The control plane 216 may include APIs (not shown) (e.g., REST APIs) which expose objects, as well as controllers (not shown) which read those APIs, apply changes to objects, and report status or write back to objects. Objects may be persistent entities in the container host 214, which are used to represent the state of the cluster 131 (e.g., deployments, replicasets, and pods). The control plane 216 may run an API server 212 (e.g., Kubernetes API server 212) that validates and configures the data for objects such as e.g., pods, services, and controllers as well as provides a focal point for the cluster 131's shared state. A resource may refer to an endpoint that stores a collection of API objects of a certain type (e.g., deployment, service, namespace, etc.).
In a multilevel hierarchy, there may be many scenarios where there are resources that control other resources. For example, a deployment may control a replicaset, which in turn may control a pod. A deployment is an object that provides declarative updates for pods and replicasets. A desired state may be described in a deployment, and a deployment controller may change the actual state to the desired state at a controlled rate. For example, deployments may be defined to create new replicasets, or to remove existing deployments and adopt all their resources with new deployments.

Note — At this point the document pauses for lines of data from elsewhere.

File: config.mk
export PLATFORM = sky130hd
export DESIGN_NAME = parat_front
export DESIGN_NICKNAME = d
export VERILOG_FILES = /design/src/hdl/parat_pkg.sv /design/src/hdl/parat_front.sv
export SDC_FILE = /design/constraint.sdc
export NUM_CORES = 1
export LEC_CHECK = 0
export BUFFER_PORTS_ARGS = -buffer_cell sky130_fd_sc_hd__buf_4
export CORE_MARGIN = 2
export CORE_UTILIZATION = 48
export DETAILED_ROUTE_END_ITERATION = 8
export PLACE_DENSITY_LB_ADDON = 0.12
export SLEW_MARGIN = 20
export SYNTH_ARGS = -nofsm -noshare
export SYNTH_HDL_FRONTEND = slang
export SYNTH_SLANG_ARGS = --single-unit
File: constraint.sdc
create_clock -name clk -period 2.5 [get_ports clk]
set_input_delay 0.5 -clock clk [delete_from_list [all_inputs] [get_ports clk]]
set_output_delay 0.5 -clock clk [all_outputs]
set_load 0.005 [all_outputs]
File: src/hdl/parat_pkg.sv
// ----------------------------------------------------------------------------
// parat_pkg
// Shared types and constants of the path-prefix access rule table.
// ----------------------------------------------------------------------------
package parat_pkg;

	localparam int RULES        = 16;
	localparam int PREFIX       = 64;
	localparam int ACCESS_WIDTH = 16;

	localparam int RIDX_W = (RULES > 1) ? $clog2(RULES) : 1;
	localparam int CNT_W  = $clog2(RULES + 1);
	localparam int POS_W  = $clog2(PREFIX + 1);
	localparam int LEN_W  = $clog2(PREFIX);
	localparam int TADR_W = $clog2(RULES * PREFIX);

	localparam logic [7:0] SLASH = 8'h2F;

	localparam logic [1:0] OP_RULE  = 2'd0;
	localparam logic [1:0] OP_QUERY = 2'd1;
	localparam logic [1:0] OP_SEAL  = 2'd2;

	localparam logic [1:0] ST_OK      = 2'd0;
	localparam logic [1:0] ST_DENIED  = 2'd1;
	localparam logic [1:0] ST_FULL    = 2'd2;
	localparam logic [1:0] ST_INVALID = 2'd3;

	localparam logic [1:0] MS_PENDING = 2'd0;
	localparam logic [1:0] MS_FAILED  = 2'd1;
	localparam logic [1:0] MS_MATCHED = 2'd2;

	typedef struct packed {
		logic [1:0]  op;
		logic [7:0]  ch;
		logic        last;
		logic [15:0] access_bits;
	} in_word_t;

	typedef struct packed {
		logic [1:0] status;
		logic [4:0] rules_in_use;
	} out_word_t;

	// classified word handed from front to back
	typedef struct packed {
		logic [1:0]        op;
		logic [7:0]        ch;
		logic              last;
		logic [15:0]       bits;
		logic [POS_W-1:0]  pos;
	} cmd_t;

endpackage

File: src/hdl/parat_front.sv
// ----------------------------------------------------------------------------
// parat_front
// Accepts input words, tracks the character position and forwards
// classified words into a two-entry queue toward the back end.
// ----------------------------------------------------------------------------
module parat_front import parat_pkg::*; (
	input  logic     clk,
	input  logic     arst_n,
	input  logic     in_valid,
	output logic     in_ready,
	input  in_word_t in_data,
	output logic     q_valid,
	input  logic     q_ready,
	output cmd_t     q_data
);

	cmd_t             buf_q [2];
	logic             wp_q, rp_q;
	logic [1:0]       cnt_q;
	logic [POS_W-1:0] pos_q;
	logic             sealed_q;
	cmd_t             cmd;
	logic             push, pop;

	assign in_ready = (cnt_q != 2'd2);
	assign push     = in_valid && in_ready;
	assign q_valid  = (cnt_q != 2'd0);
	assign q_data   = buf_q[rp_q];
	assign pop      = q_valid && q_ready;

	// classify
	always_comb begin
		cmd.op   = in_data.op;
		cmd.ch   = in_data.ch;
		cmd.last = in_data.last;
		cmd.bits = in_data.access_bits[ACCESS_WIDTH-1:0];
		cmd.pos  = pos_q;
	end

	// queue storage
	always_ff @(posedge clk) begin
		if (push) begin
			buf_q[wp_q] <= cmd;
		end
	end

	// position counter, seal shadow and queue pointers
	always_ff @(posedge clk or negedge arst_n) begin
		if (!arst_n) begin
			wp_q     <= 1'b0;
			rp_q     <= 1'b0;
			cnt_q    <= 2'd0;
			pos_q    <= '0;
			sealed_q <= 1'b0;
		end else begin
			if (push) begin
				wp_q <= ~wp_q;
				if (in_data.op == OP_SEAL) begin
					// a repeated seal changes nothing
					if (!sealed_q) begin
						sealed_q <= 1'b1;
						pos_q    <= '0;
					end
				end else if (in_data.op == OP_RULE || in_data.op == OP_QUERY) begin
					if (in_data.last) begin
						pos_q <= '0;
					end else if (pos_q != POS_W'(PREFIX)) begin
						pos_q <= pos_q + 1'b1;
					end
				end
			end
			if (pop) begin
				rp_q <= ~rp_q;
			end
			cnt_q <= cnt_q + {1'b0, push} - {1'b0, pop};
		end
	end

endmodule

Yosys cells after proc, flatten, opt, wreduce, memory -nomap -nowiden
Memories as Yosys holds them, arrays and structs flattened.
Cells that the tools add are included.
W data, S select, Z words.
{"block": "op_classes", "n_mux": 7, "addsub": 3, "n_reduce_logical": 9, "eq_ne": 5, "n_bitwise": 2}
{"operator": "$mux W7", "n": 5}
{"operator": "$add A7 B1 Y7 const B", "n": 1}
{"operator": "$ne A7 B7 Y1 const B", "n": 1}
{"operator": "$ne A2 B2 Y1 const B", "n": 2}
{"operator": "$reduce_and A4 Y1", "n": 1}
{"operator": "$reduce_bool A2 Y1", "n": 2}
{"operator": "$reduce_bool A3 Y1", "n": 1}
{"operator": "$add A2 B1 Y2", "n": 1}
{"operator": "$eq A2 B1 Y1 const B", "n": 1}
{"operator": "$eq A2 B2 Y1 const B", "n": 1}
{"operator": "$logic_and A1 B1 Y1", "n": 2}
{"operator": "$logic_not A2 Y1", "n": 1}
{"operator": "$mux W1", "n": 2}
{"operator": "$not A1 Y1", "n": 2}
{"operator": "$reduce_and A2 Y1", "n": 1}
{"operator": "$sub A2 B1 Y2", "n": 1}
{"operator": "$logic_or A1 B1 Y1", "n": 1}
{"block": "totals", "mem_count": 1, "inputBits": 31, "ram_bits": 68, "output_inout_bits": 36, "wordCells": 32, "ff_bits": 12}
{"name": "buf_q", "words": 2, "word_bits": 34, "read_ports": 1, "rd_ports_with_merged_regs": 0, "write_ports": 1, "line_no": "parat_front.sv:17", "source": "cmd_t buf_q [2];"}

Depth between registers and ports, before layout
{"block": "depth", "word_depth": 5, "mapped_depth": 5}

Worst setup path after synthesis
No wires, ideal clock.
{"block": "synth_timing", "kind": "flip-flop to flip-flop", "from": "register cnt_q[0]", "to": "memory buf_q[0][0] in the netlist's numbering (enable)", "stages_incl_launch_ff": 4, "n_path_buf": 0, "t_arrival_ns": 2.080, "period_less_slack_ns": 2.505, "setup_ns": 0.425, "path_slack_ns": -0.005, "cell_sequence": "dfrtp_1 nand2b_4 nand2_1 nor2_1"}
{"block": "synth_between", "elab_chain_len": 4}
{"element": "start: declaration", "line_no": "parat_front.sv:19", "source": "logic [1:0] cnt_q;"}
{"element": "start signal: assignment", "line_no": "parat_front.sv:75", "source": "cnt_q <= cnt_q + {1'b0, push} - {1'b0, pop};"}
{"element": "$ne A2 B2 Y1", "line_no": "parat_front.sv:25", "source": "assign in_ready = (cnt_q != 2'd2);"}
{"element": "named net in_ready", "line_no": "parat_front.sv:10", "source": "output logic in_ready,"}
{"element": "$logic_and A1 B1 Y1", "line_no": "parat_front.sv:26", "source": "assign push = in_valid && in_ready;"}
{"element": "$mux W1", "line_no": "parat_front.sv:42", "source": "if (push) begin"}
{"element": "$mux W1 (implied by the code)", "line_no": "parat_front.sv:43", "source": "buf_q[wp_q] <= cmd;"}
{"element": "end: declaration", "line_no": "parat_front.sv:17"}
The timed path passes the listed nets, and every way through them passes these cells.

Controllers may observe the state of the cluster 131 via the API server 212 and look for events corresponding to changes either to the desired state of resources (e.g., create, update, delete) or the cluster (e.g., pod or node dies). Controllers may then make changes to the cluster 131 to ensure that the current state matches the desired state described by the observed resource (referred to as reconciling). Each controller observes and reconciles certain object types as defined by the controller's filter metadata. The Controllers actuate objects after they are written by observing object types, and then triggering reconciles from events. After an object is created/updated/deleted, controllers observing that object type will receive a notification that the object has been changed, and they may read the state of the cluster 131 to see what has changed (instead of relying on the event for this information). For example, when a user wishes to scale up a deployment, a request may be sent to the API server 212 with the new desired configuration. The API server 212 in return publishes the change which is read by the deployment controller observing the deployment. Thus, the deployment controller 21 creates one or more pods to conform to the new definition. A new pod creation is, in itself, a new change that the API server 212 also broadcasts to all event listeners. So, if there are any actions that should get triggered upon creation of a new pod, they may be registered automatically.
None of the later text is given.